They continued, "We take this very seriously and acknowledge that these troubling incidents are alarming and must be addressed. We feel a tremendous responsibility to our fans, the participants in our sport and the entire industry to be a leader in safety and continue to make significant investments to eliminate risk to our athletes. We have full confidence in our racing surfaces and have been assured by our riders and horsemen that they do as well."

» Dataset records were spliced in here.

`src/rtl/hugs_pkg.sv`:
```
// Shared types and constants of the glyph stream block.
package hugs_pkg;

  localparam int RUN_DEPTH = 63;
  localparam int LEN_W     = $clog2(RUN_DEPTH + 1);
  localparam int ADDR_W    = (RUN_DEPTH > 1) ? $clog2(RUN_DEPTH) : 1;
  localparam int CFG_IDX_W = 2;
  localparam int CFG_DAT_W = 16;

  localparam logic [7:0]  LEAD_RST   = 8'd215;
  localparam logic [15:0] BASE_RST   = 16'd55184;
  localparam logic [7:0]  OFFSET_RST = 8'd0;

  localparam logic [7:0] CH_UP_A = 8'h41;
  localparam logic [7:0] CH_UP_Z = 8'h5A;
  localparam logic [7:0] CH_LO_A = 8'h61;
  localparam logic [7:0] CH_LO_Z = 8'h7A;
  localparam logic [7:0] CH_LF   = 8'h0A;
  localparam logic [7:0] CH_CR   = 8'h0D;

  typedef enum logic [CFG_IDX_W-1:0] {
    CFG_LEAD   = 2'd0,
    CFG_BASE   = 2'd1,
    CFG_OFFSET = 2'd2
  } cfg_idx_t;

  typedef enum logic [1:0] {
    ST_IDLE,
    ST_FL_RD,
    ST_FL_OUT,
    ST_TAIL
  } ctrl_state_t;

  typedef struct packed {
    logic accept;
    logic rd;
    logic load_flush;
    logic load_tail_now;
    logic load_tail;
  } dp_cmd_t;

  typedef struct packed {
    logic flush_go;
    logic tail_go;
    logic out_free;
    logic len_is_one;
    logic tail_pend;
  } dp_sts_t;

endpackage

```
`src/rtl/hugs_dp.sv`:
```
// Datapath: config registers, byte decode, run store and output register.
module hugs_dp import hugs_pkg::*; (
  input  logic                 clk,
  input  logic                 rst_n,
  input  logic                 cfg_we,
  input  logic [CFG_IDX_W-1:0] cfg_index,
  input  logic [CFG_DAT_W-1:0] cfg_wdata,
  input  logic [7:0]           in_text_byte,
  input  logic                 in_end_marker,
  input  logic                 out_stall,
  output logic                 out_valid,
  output logic [7:0]           out_glyph_code,
  output logic                 out_from_reversed_run,
  output logic                 out_last_of_burst,
  input  dp_cmd_t              cmd,
  output dp_sts_t              sts
);

  logic [7:0]       lead_r;
  logic [15:0]      base_r;
  logic [7:0]       offset_r;
  logic             lead_pending_r, lead_pending_nxt;
  logic [LEN_W-1:0] run_length_r, run_length_nxt;
  logic             tail_pend_r;
  logic [7:0]       tail_code_r;
  logic [7:0]       rd_data_r;
  logic             out_valid_r, out_valid_nxt;
  logic [7:0]       out_code_r;
  logic             out_rev_r;
  logic             out_last_r;

  logic [7:0]       store_mem [RUN_DEPTH];

  logic             run_active;
  logic             is_letter;
  logic             stops;
  logic [7:0]       glyph;
  logic             wr_en;
  logic [LEN_W-1:0] len_acc;
  logic             flush_go;
  logic             tail_go;
  logic [7:0]       tail_code;
  logic             pend_acc;
  logic [LEN_W-1:0] rd_idx;

  always_ff @(posedge clk) begin
    if (!rst_n) begin
      lead_r   <= LEAD_RST;
      base_r   <= BASE_RST;
      offset_r <= OFFSET_RST;
    end else if (cfg_we) begin
      unique case (cfg_idx_t'(cfg_index))
        CFG_LEAD:   lead_r   <= cfg_wdata[7:0];
        CFG_BASE:   base_r   <= cfg_wdata;
        CFG_OFFSET: offset_r <= cfg_wdata[7:0];
        default:    ;
      endcase
    end
  end

  always_comb begin
    run_active = (run_length_r != '0);
    is_letter  = ((in_text_byte >= CH_UP_A) && (in_text_byte <= CH_UP_Z)) ||
                 ((in_text_byte >= CH_LO_A) && (in_text_byte <= CH_LO_Z));
    stops      = (in_text_byte == CH_LF) || (in_text_byte == CH_CR) ||
                 (in_text_byte == lead_r);
    // only the low byte of (lead:byte - base + offset) survives
    glyph      = in_text_byte - base_r[7:0] + offset_r;
    wr_en      = 1'b0;
    len_acc    = run_length_r;
    flush_go   = 1'b0;
    tail_go    = 1'b0;
    tail_code  = in_text_byte;
    pend_acc   = 1'b0;
    if (in_end_marker) begin
      flush_go = run_active;
    end else if (lead_pending_r) begin
      tail_go   = (glyph != 8'd0);
      tail_code = glyph;
    end else if (run_active && !stops) begin
      wr_en    = 1'b1;
      len_acc  = run_length_r + LEN_W'(1);
      flush_go = (len_acc >= LEN_W'(RUN_DEPTH));
    end else begin
      flush_go = run_active;
      if (in_text_byte == lead_r) begin
        pend_acc = 1'b1;
      end else if (is_letter) begin
        wr_en    = 1'b1;
        len_acc  = LEN_W'(1);
        flush_go = (len_acc >= LEN_W'(RUN_DEPTH));
      end else begin
        tail_go = 1'b1;
      end
    end
  end

  always_comb begin
    lead_pending_nxt = lead_pending_r;
    run_length_nxt   = run_length_r;
    if (cmd.accept) begin
      lead_pending_nxt = pend_acc;
      run_length_nxt   = len_acc;
    end else if (cmd.load_flush) begin
      run_length_nxt = run_length_r - LEN_W'(1);
    end
  end

  always_ff @(posedge clk) begin
    if (!rst_n) begin
      lead_pending_r <= 1'b0;
      run_length_r   <= '0;
      tail_pend_r    <= 1'b0;
    end else begin
      lead_pending_r <= lead_pending_nxt;
      run_length_r   <= run_length_nxt;
      if (cmd.accept) begin
        tail_pend_r <= tail_go;
      end
    end
  end

  always_ff @(posedge clk) begin
    if (cmd.accept) begin
      tail_code_r <= tail_code;
    end
  end

  assign rd_idx = run_length_r - LEN_W'(1);

  always_ff @(posedge clk) begin
    if (cmd.accept && wr_en) begin
      store_mem[run_length_r[ADDR_W-1:0]] <= in_text_byte;
    end
  end

  always_ff @(posedge clk) begin
    if (cmd.rd) begin
      rd_data_r <= store_mem[rd_idx[ADDR_W-1:0]];
    end
  end

  always_comb begin
    out_valid_nxt = out_valid_r && out_stall;
    if (cmd.load_flush || cmd.load_tail_now || cmd.load_tail) begin
      out_valid_nxt = 1'b1;
    end
  end

  always_ff @(posedge clk) begin
    if (!rst_n) begin
      out_valid_r <= 1'b0;
    end else begin
      out_valid_r <= out_valid_nxt;
    end
  end

  always_ff @(posedge clk) begin
    if (cmd.load_flush) begin
      out_code_r <= rd_data_r;
      out_rev_r  <= 1'b1;
      out_last_r <= (run_length_r == LEN_W'(1)) && !tail_pend_r;
    end else if (cmd.load_tail_now) begin
      out_code_r <= tail_code;
      out_rev_r  <= 1'b0;
      out_last_r <= 1'b1;
    end else if (cmd.load_tail) begin
      out_code_r <= tail_code_r;
      out_rev_r  <= 1'b0;
      out_last_r <= 1'b1;
    end
  end

  assign sts.flush_go   = flush_go;
  assign sts.tail_go    = tail_go;
  assign sts.out_free   = !out_valid_r || !out_stall;
  assign sts.len_is_one = (run_length_r == LEN_W'(1));
  assign sts.tail_pend  = tail_pend_r;

  assign out_valid             = out_valid_r;
  assign out_glyph_code        = out_code_r;
  assign out_from_reversed_run = out_rev_r;
  assign out_last_of_burst     = out_last_r;

endmodule

```
`src/rtl/hugs_ctrl.sv`:
```
// Controller: accepts requests and sequences run flushes and output loads.
module hugs_ctrl import hugs_pkg::*; (
  input  logic    clk,
  input  logic    rst_n,
  input  logic    in_valid,
  output logic    in_stall,
  output dp_cmd_t cmd,
  input  dp_sts_t sts
);

  ctrl_state_t state_r, state_nxt;

  always_ff @(posedge clk) begin
    if (!rst_n) begin
      state_r <= ST_IDLE;
    end else begin
      state_r <= state_nxt;
    end
  end

  always_comb begin
    state_nxt = state_r;
    cmd       = '0;
    in_stall  = 1'b1;
    unique case (state_r)
      ST_IDLE: begin
        in_stall   = 1'b0;
        cmd.accept = in_valid;
        if (in_valid) begin
          if (sts.flush_go) begin
            state_nxt = ST_FL_RD;
          end else if (sts.tail_go) begin
            if (sts.out_free) begin
              cmd.load_tail_now = 1'b1;
            end else begin
              state_nxt = ST_TAIL;
            end
          end
        end
      end
      ST_FL_RD: begin
        cmd.rd    = 1'b1;
        state_nxt = ST_FL_OUT;
      end
      ST_FL_OUT: begin
        if (sts.out_free) begin
          cmd.load_flush = 1'b1;
          if (sts.len_is_one) begin
            state_nxt = sts.tail_pend ? ST_TAIL : ST_IDLE;
          end else begin
            state_nxt = ST_FL_RD;
          end
        end
      end
      ST_TAIL: begin
        if (sts.out_free) begin
          cmd.load_tail = 1'b1;
          state_nxt     = ST_IDLE;
        end
      end
      default: state_nxt = ST_IDLE;
    endcase
  end

endmodule

```
`src/rtl/hebrew_utf8_rtl_glyph_stream.sv`:
```
// Top level of the right-to-left glyph stream block.
// Input channel: one text byte or an end-of-text mark per request (in_valid/in_stall).
// Output channel: glyph codes with a reversed-run flag and a last-of-burst mark
// (out_valid/out_stall); a request gives zero to 63 results.
// Config port: cfg_we with cfg_index 0 = lead byte, 1 = code base, 2 = font offset.
// A byte that passes through or a Hebrew glyph is loaded into the output register
// on acceptance if that register is free; such requests go at one per cycle while
// the output drains. An English run is collected one byte per cycle with no output.
// A flush reads the run store and emits it reversed (read, then load, per byte) and
// holds in_stall high, waiting while the output is held, through the terminator's
// own result. End of text, a full store, or LF, CR or lead byte after a run flushes.
// The output register is loaded whenever it is empty or being taken. A request whose
// result finds it still held parks that result and stalls input until it frees.
// Reset (rst_n low, synchronous) drops any run and pending lead byte, clears the
// output valid flag and restores the config defaults; no clearing pass is needed.
// While out_stall is high a valid result holds and the controller waits to load the next.
module hebrew_utf8_rtl_glyph_stream import hugs_pkg::*; (
  input  logic                 clk,
  input  logic                 rst_n,
  input  logic                 cfg_we,
  input  logic [CFG_IDX_W-1:0] cfg_index,
  input  logic [CFG_DAT_W-1:0] cfg_wdata,
  input  logic                 in_valid,
  output logic                 in_stall,
  input  logic [7:0]           in_text_byte,
  input  logic                 in_end_marker,
  output logic                 out_valid,
  input  logic                 out_stall,
  output logic [7:0]           out_glyph_code,
  output logic                 out_from_reversed_run,
  output logic                 out_last_of_burst
);

  dp_cmd_t cmd;
  dp_sts_t sts;

  hugs_ctrl u_ctrl (
    .clk      (clk),
    .rst_n    (rst_n),
    .in_valid (in_valid),
    .in_stall (in_stall),
    .cmd      (cmd),
    .sts      (sts)
  );

  hugs_dp u_dp (
    .clk                   (clk),
    .rst_n                 (rst_n),
    .cfg_we                (cfg_we),
    .cfg_index             (cfg_index),
    .cfg_wdata             (cfg_wdata),
    .in_text_byte          (in_text_byte),
    .in_end_marker         (in_end_marker),
    .out_stall             (out_stall),
    .out_valid             (out_valid),
    .out_glyph_code        (out_glyph_code),
    .out_from_reversed_run (out_from_reversed_run),
    .out_last_of_burst     (out_last_of_burst),
    .cmd                   (cmd),
    .sts                   (sts)
  );

endmodule

```
`config.mk`:
```
export PLATFORM = sky130hd
export DESIGN_NAME = hebrew_utf8_rtl_glyph_stream
export DESIGN_NICKNAME = d
export VERILOG_FILES = /design/src/rtl/hugs_pkg.sv /design/src/rtl/hugs_dp.sv /design/src/rtl/hugs_ctrl.sv /design/src/rtl/hebrew_utf8_rtl_glyph_stream.sv
export SDC_FILE = /design/constraint.sdc
export NUM_CORES = 1
export LEC_CHECK = 0
export ABC_AREA = 1
export ABC_CLOCK_PERIOD_IN_PS = 7100
export BUFFER_PORTS_ARGS = -buffer_cell sky130_fd_sc_hd__buf_2
export CORE_ASPECT_RATIO = 0.9
export CORE_MARGIN = 5
export CORE_UTILIZATION = 35
export DETAILED_ROUTE_END_ITERATION = 10
export PLACE_DENSITY_LB_ADDON = 0.12
export SLEW_MARGIN = 15
export SYNTH_ARGS = -nofsm -noshare
export SYNTH_HDL_FRONTEND = slang
export SYNTH_SLANG_ARGS = --single-unit
```
`constraint.sdc`:
```
create_clock -name clk -period 7.1 [get_ports clk]
set_input_delay 1.065 -clock clk [delete_from_list [all_inputs] [get_ports clk]]
set_output_delay 1.065 -clock clk [all_outputs]
set_load 0.02 [all_outputs]
```
==> flow_summary.toml, run 1 <==
[layout]
num_antenna_cells = 0
fin_cells = 2871
final_area_um2 = 26400
area_growth_pct = 12.1
nNetsFinal = 2003
multiInputGateArea_um2 = 6080
fillers = 6332
drive_gt1_frac = 0.0821
final_core_utilization = 0.395
ff_latch_area_um2 = 16600

[floorplan]
core_um2 = 66800
start_util = 0.352
die_h_um = 256
dieArea_um2 = 72500
rows = 90
ios = 44
die_w_um = 283

[run]
cap_violations = 0

[global_routing]
grt_pass1_vias = 14600
grt_pass1_wl_mm = 97.4
grt_usage = 0.176
grt_overflow = 0
grt_max_degree = 177
antenna_found_initial = 2

[logic_synthesis]
postSynthCellCount = 1954
yosysUniqueCellTypes = 40
ys_async_sr_fraction = 0
yosysWarnings = 0
synth_area_leader_cell = "edfxtp_1"
synthTopCellsByCount = "529 x edfxtp_1, 368 x nor2_1, 298 x o21ai_0, 144 x nand2_1, 95 x nand3_1"
syn-cell-area_um2 = 23500
synth_flop_cell = "edfxtp_1"
synth_seq_cells = 565
syn_nets = 2005
yosysMostFrequentCell = "edfxtp_1"
synth.top_cell.area_share = 0.675
synth.area.top_cells = "edfxtp_1 68%, o21ai_0 6.3%, nor2_1 5.9%"
syn_area_per_cell_um2 = 12.0
ys_seq_area_frac = 0.706
synth_edf_count = 529

[sta]
setup_viol = 0
fin_setup_tns_ns = 0
finalCritPeriodShare = 0.568
hold_slack_ns = 0.472
period_minus_slack_ns = 4.03
max_freq_ghz = 0.248
timing.slew.headroom = 0.315
hold_viol = 0
rsz0062_at_grt = "false"
worstMarginPinSlew_ns = 1.02
clock_skew_ns = 0.0367
slew_violations = 0

[critical_path]
path_max_fanout = 25
critPathRequiredTime_ns = 7.37
cp_cell_sequence = "buf_2 -> inv_2 -> fa_1 -> inv_1 -> fa_1 -> or2_2 -> nor3_1 -> nand3_1 -> nor2_1 -> nand3_2 -> nand3_2 -> inv_2 -> nand2_2 -> nand2_1"
slowest_stage = "fa_1"
arrival_ns = 4.30
criticalPathCategory = "input pin to flop"
cp_slowest_stage_delay_ns = 0.56
r2r_start = "u_dp.run_length_r[0]$_SDFFE_PN0P_"
worstSetupStartpoint = "in_text_byte[1]"
worstSetupStartpointType = "input pin"
end_kind = "flop"

[clocking]
numCtsBuffers = 59
cts_tree = "done"
clk_pin_slew_ns = 0.06
postCtsSetupBuffers = 0
postCtsHoldBufs = 0
clock_path_buffers = 3
cts_sinks = 565
insertion_delay_ns = 0.63
cts_max_level = 2
cts_resized = 0
cts_root_buf = "clkbuf_16"

[placement]
place_congestion = 0.817
dp_hpwl_mm = 38.1
dp_cells = 2765
placed_cell_area_um2 = 24500
port_buffers = 35

[power_and_ir_drop]
leakage_nw = 8.76
cellPowerDensity_nw_per_um2 = 470
vdd_drop_max_uv = 397

[routing]
drtIter0Drc = 1351
num_vias = 15300
first_pass_iters = 9
routedWlPerCell_um = 23.0
routed_wl_mm = 66.0
ant_nets = 0
viasPerCell = 5.34
drcViolationCount = 0

[worst_hold_path]
worstHoldStart = "u_dp.out_from_reversed_run$_SDFFE_PP1P_"
hold_path.class = "flop to flop"

[run_status]
status = "complete, no violations"
==> per-layer routing <==
metal	vias to the layer above	GRT usage	part of all wire
li1	7165	-	-
met1	7619	0.262	0.47
met2	463	0.273	0.45
met3	95	0.0287	0.062
met4	0	0.0425	0.021
met5	-	0	0
==> final timing paths <==
check / endpoint / slack, ns / depth (start not counted)
worst min register to register: u_dp.out_from_reversed_run$_SDFFE_PP1P_ / 0.47 / 2
worst max-delay path: u_dp.out_glyph_code[4]$_DFFE_PP_ / 3.07 / 14
worst min-delay path: u_dp.out_from_reversed_run$_SDFFE_PP1P_ / 0.47 / 2
worst max register to register: u_dp.store_mem[2][0]$_DFFE_PP_ / 3.16 / 4
==> cell families (layout without fill, tap and decap cells) <==
| logic type | after synthesis | count (layout) | share of synthesized area |
|---|---|---|---|
| XOR/XNOR | 13 | 13 | 0.00516 |
| adder cells (fa/ha/maj) | 19 | 19 | 0.0123 |
| buffers and inverters | 213 | 256 | 0.0369 |
| flip-flops | 565 | 565 | 0.706 |
| AND/OR/NAND/NOR | 638 | 638 | 0.112 |
| AO/OA/AOI/OAI | 506 | 506 | 0.128 |
==> critical path: cells and delay by family <==
kind,cells,cell delay (ns)
adder cells (fa/ha/maj),2,1.01
AND/OR/NAND/NOR,8,1.38
buffers and inverters,4,0.81
==> power by group <==
part | switching, W | total [W] | internal [W] | leakage [nW]
Combinational | 0.00404 | 0.00545 | 0.00141 | 2.81
Sequential | 0.000102 | 0.00394 | 0.00384 | 5.06
Clock | 0.00129 | 0.00300 | 0.00171 | 0.896
Total | 0.00544 | 0.0124 | 0.00696 | 8.76
==> layout make-up <==
| cell class | count | area share |
|---|---|---|
| Clock buffer | 76 | 0.0584 |
| Timing Repair Buffer | 56 | 0.0145 |
| Tap cell | 874 | 0.0415 |
| Sequential cell | 565 | 0.630 |
| Multi-Input combinational cell | 1176 | 0.230 |
| Clock inverter | 30 | 0.0119 |
| Inverter | 94 | 0.0138 |
==> cell usage in the layout (no fill, tap or decap), drive strengths merged, types with 8 or more instances in the layout <==
master | Yosys | final
nand4 | 11 | 11
ha | 12 | 12
edfxtp | 529 | 529
a211oi | 8 | 8
o22ai | 53 | 53
nand3 | 100 | 100
nand2 | 147 | 147
clkbuf | 82 | 76
o211ai | 46 | 46
clkinv | 1 | 23
nor2 | 369 | 369
a21oi | 22 | 22
buf | 37 | 56
o21ai | 303 | 303
o221ai | 71 | 71
dfxtp | 36 | 36
inv | 93 | 94
==> stage by stage <==
stage          total power, W  setup WS, ns
4_1_cts                0.0125          3.05
2_1_floorplan         0.00724          3.44
3_3_place_gp          0.00940          2.41
3_5_place_dp          0.00945          2.41
5_1_grt                0.0131          2.89
6_report               0.0124          3.07
==> registers in the layout, indices dropped and copies added (netlist names), 2 cells and up <==
name                 flops
u_dp.lead_r              8
u_dp.offset_r            8
u_dp.rd_data_r           8
u_dp.out_glyph_code      8
u_dp.tail_code_r         8
u_dp.run_length_r        6
u_ctrl.state_r           2
u_dp.store_mem         504
u_dp.base_r              8
No activity file was read; power rests on OpenSTA's default activity.
==> run 2, diff against run 1 <==
- ABC_CLOCK_PERIOD_IN_PS: 7100 -> 4200
- clock period: 7.1 -> 4.2 ns (I/O delays scaled with it)
==> run 2 against run 1 <==
  * Via count rose by 1.3%
  * Routed wire length grew 2.3%
  * Die area did not move
  * Cell area up 2.1%
  * Sequential power rose by 68%
  * Final cell count up 2.5%
  * Critical path type is now flop to flop
  * Worst setup slack got worse by 2.3 ns
  * Clock power increased by 68%
  * Critical path depth fell by 4
==> flow_summary.toml, run 2 (synthesis gave the netlist of run 1 again) <==
[routing]
num_vias = 15500
first_pass_iters = 5
drcViolationCount = 0
ant_nets = 0
routedWlPerCell_um = 22.9
drtIter0Drc = 1378
routed_wl_mm = 67.5
viasPerCell = 5.28

[clocking]
cts_tree = "done"
postCtsHoldBufs = 0
cts_resized = 0
clock_path_buffers = 3
clk_pin_slew_ns = 0.06
postCtsSetupBuffers = 0
insertion_delay_ns = 0.65
cts_max_level = 2
cts_sinks = 565
numCtsBuffers = 60
cts_root_buf = "clkbuf_16"

[sta]
clock_skew_ns = 0.0314
rsz0062_at_grt = "false"
max_freq_ghz = 0.296
worstMarginPinSlew_ns = 0.979
setup_viol = 0
timing.slew.headroom = 0.345
hold_viol = 0
slew_violations = 0
period_minus_slack_ns = 3.38
finalCritPeriodShare = 0.805
fin_setup_tns_ns = 0

[layout]
fillers = 6347
num_antenna_cells = 0
largest_reg_flops = 504
fin_cells = 2944
drive_gt1_frac = 0.115
layout_common_cells = "529 x edfxtp_1, 368 x nor2_1, 298 x o21ai_0, 144 x nand2_1, 95 x nand3_1"
final_area_um2 = 26900
area_growth_pct = 14.5
mostFrequentLayoutCell = "edfxtp_1"
final_core_utilization = 0.403
nNetsFinal = 2076
multiInputGateArea_um2 = 6070
ff_latch_area_um2 = 16600

[floorplan]
die_h_um = 256
die_w_um = 283
start_util = 0.352
core_um2 = 66800
rows = 90
dieArea_um2 = 72500
ios = 44

[critical_path]
r2r_start = "u_dp.run_length_r[1]$_SDFFE_PN0P_"
cp.depth = 10
path_max_fanout = 18
cp_common_cell = "o21ai_0"
arrival_ns = 3.74
cp_slowest_stage_delay_ns = 0.58
end_kind = "flop"
cp_top_family = "compound AO/OA/AOI/OAI gates"
rrSetupSlack_ns = 0.82
worstSetupStartpoint = "u_dp.run_length_r[1]$_SDFFE_PN0P_"
crit_buf_inv = 3
ff2ff_path_depth = 10
slowest_stage = "dfxtp_1"
critPathRequiredTime_ns = 4.56
cp_cell_sequence = "inv_1 -> ha_4 -> clkinv_2 -> buf_4 -> o21ai_0 -> o22ai_1 -> o21ai_0 -> o21ai_1 -> o211ai_1 -> nand2_1"
criticalPathCategory = "flop to flop"
worstSetupStartpointType = "flop"

[run_status]
status = "complete, no violations"

[global_routing]
grt_pass1_wl_mm = 99.9
grt_usage = 0.181
antenna_found_initial = 6
grt_pass1_vias = 15200
grt_overflow = 0
grt_max_degree = 147

[power_and_ir_drop]
leakage_nw = 9.16
cellPowerDensity_nw_per_um2 = 780
vdd_drop_max_uv = 699
finalPower_w = 0.0210

[run]
cap_violations = 0

[worst_hold_path]
whs_path_depth = 3
worstHoldStart = "cfg_wdata[7]"
hold_path.class = "input pin to flop"

[placement]
placed_cell_area_um2 = 25100
dp_cells = 2837
place_congestion = 0.815
port_buffers = 35
dp_hpwl_mm = 39.5
[run 2: changes by cell type in the layout (fill, tap and decap cells not counted), sizes merged]
cell	previous run	this run
clkbuf	76	82
buf	56	128
bufinv	5	2
clkinvlp	2	0
[run 2: per-layer routing]
layer | GRT usage | wire length, um | up-vias | share of wire
met2 | 0.287 | 30800 | 430 | 0.46
met3 | 0.0368 | 4360 | 98 | 0.065
met5 | 0 | 0 | - | 0
li1 | - | - | 7306 | -
met4 | 0.0458 | 1490 | 0 | 0.022
met1 | 0.256 | 30800 | 7708 | 0.46
[run 2: stage by stage]
stage,hold WS [ns],setup WS [ns]
floorplan,0.435,0.977
global placement,0.458,0.338
detailed placement,0.468,0.232
CTS,0.194,0.876
global route,0.229,0.698
finish,0.232,0.819
[run 2: final cells by class]
type,count,share of cell area
clock buffers,82,0.0615
multi-input cells,1176,0.225
flip-flops and latches,565,0.617
repair buffers,128,0.0352
clock inverters,25,0.00706
inverters,94,0.0134
well taps,874,0.0406
[run 2: power breakdown]
| part | total [W] | switching [W] | internal, W |
|---|---|---|---|
| Combinational | 0.00935 | 0.00687 | 0.00247 |
| Sequential | 0.00663 | 0.000139 | 0.00649 |
| Clock | 0.00503 | 0.00217 | 0.00286 |
| Total | 0.0210 | 0.00918 | 0.0118 |
[run 2: worst paths after layout]
path / endpoint
hold / removal: u_dp.base_r[7]$_SDFFE_PN1P_
setup / recovery: u_dp.rd_data_r[2]$_DFFE_PP_
hold reg to reg: u_dp.out_from_reversed_run$_SDFFE_PP1P_
setup reg to reg: u_dp.rd_data_r[2]$_DFFE_PP_
[run 2: tightest hold or removal path, stage by stage]
cell and delay (ns):
buf_2 0.11, nand2_1 0.05, nand3_1 0.05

A series of new anti-doping and medication rules are scheduled to go into effect on May 22 after being enforced by a central governing body of the sport. "There's something going on," Pat Murtha, who was attending his first Derby, told AP, adding, "They need to find out, and set some rules and regulations to protect these animals."
Event marred by past instances
It's worth noting that a number of trainers have faced consequences in recent years. Hall of Fame trainer Bob Baffert, a two-time Triple Crown winner, has nearly completed a two-year ban issued by Churchill Downs Inc. Medina Spirit, one of his star horses, won the 2021 Derby but failed a post-race drug test. The horse was immediately disqualified and Baffert was punished.
The industry was previously shaken when over 30 horses died at California's Santa Anita racetrack in 2019, leading to more safety norms. In 2011, Kentucky Derby-winning trainer Rick Dutrow had his license revoked by New York officials for a decade after regulators found syringes loaded with unauthorized medication on a desk in his barn. Dutrow only re-opened his stable last month.
Forte, a pre-race favorite, was notably scratched just hours before the hotly anticipated Derby on Saturday, thereby reducing the field to 18 hours for the 1 1/4-mile race. Around 150,000 spectators descended on Churchill Downs to wager and watch the Derby with post time at 6.57 pm ET.
The latest spate of horse deaths included prime Derby contender Wild On Ice. Meanwhile, Saffie Joseph Jr, who trained two of the deceased horses, was indefinitely suspended by the track, albeit investigators are yet to establish a cause for his horses' deaths. Earlier this week, four other horses were scratched including Practical Move, Lord Miles, Continuar, and Skinner. Lord Miles was Joseph's Derby horse. Practical Move and Skinner reportedly had fevers and Continuar was not in peak condition, per the Daily Mail.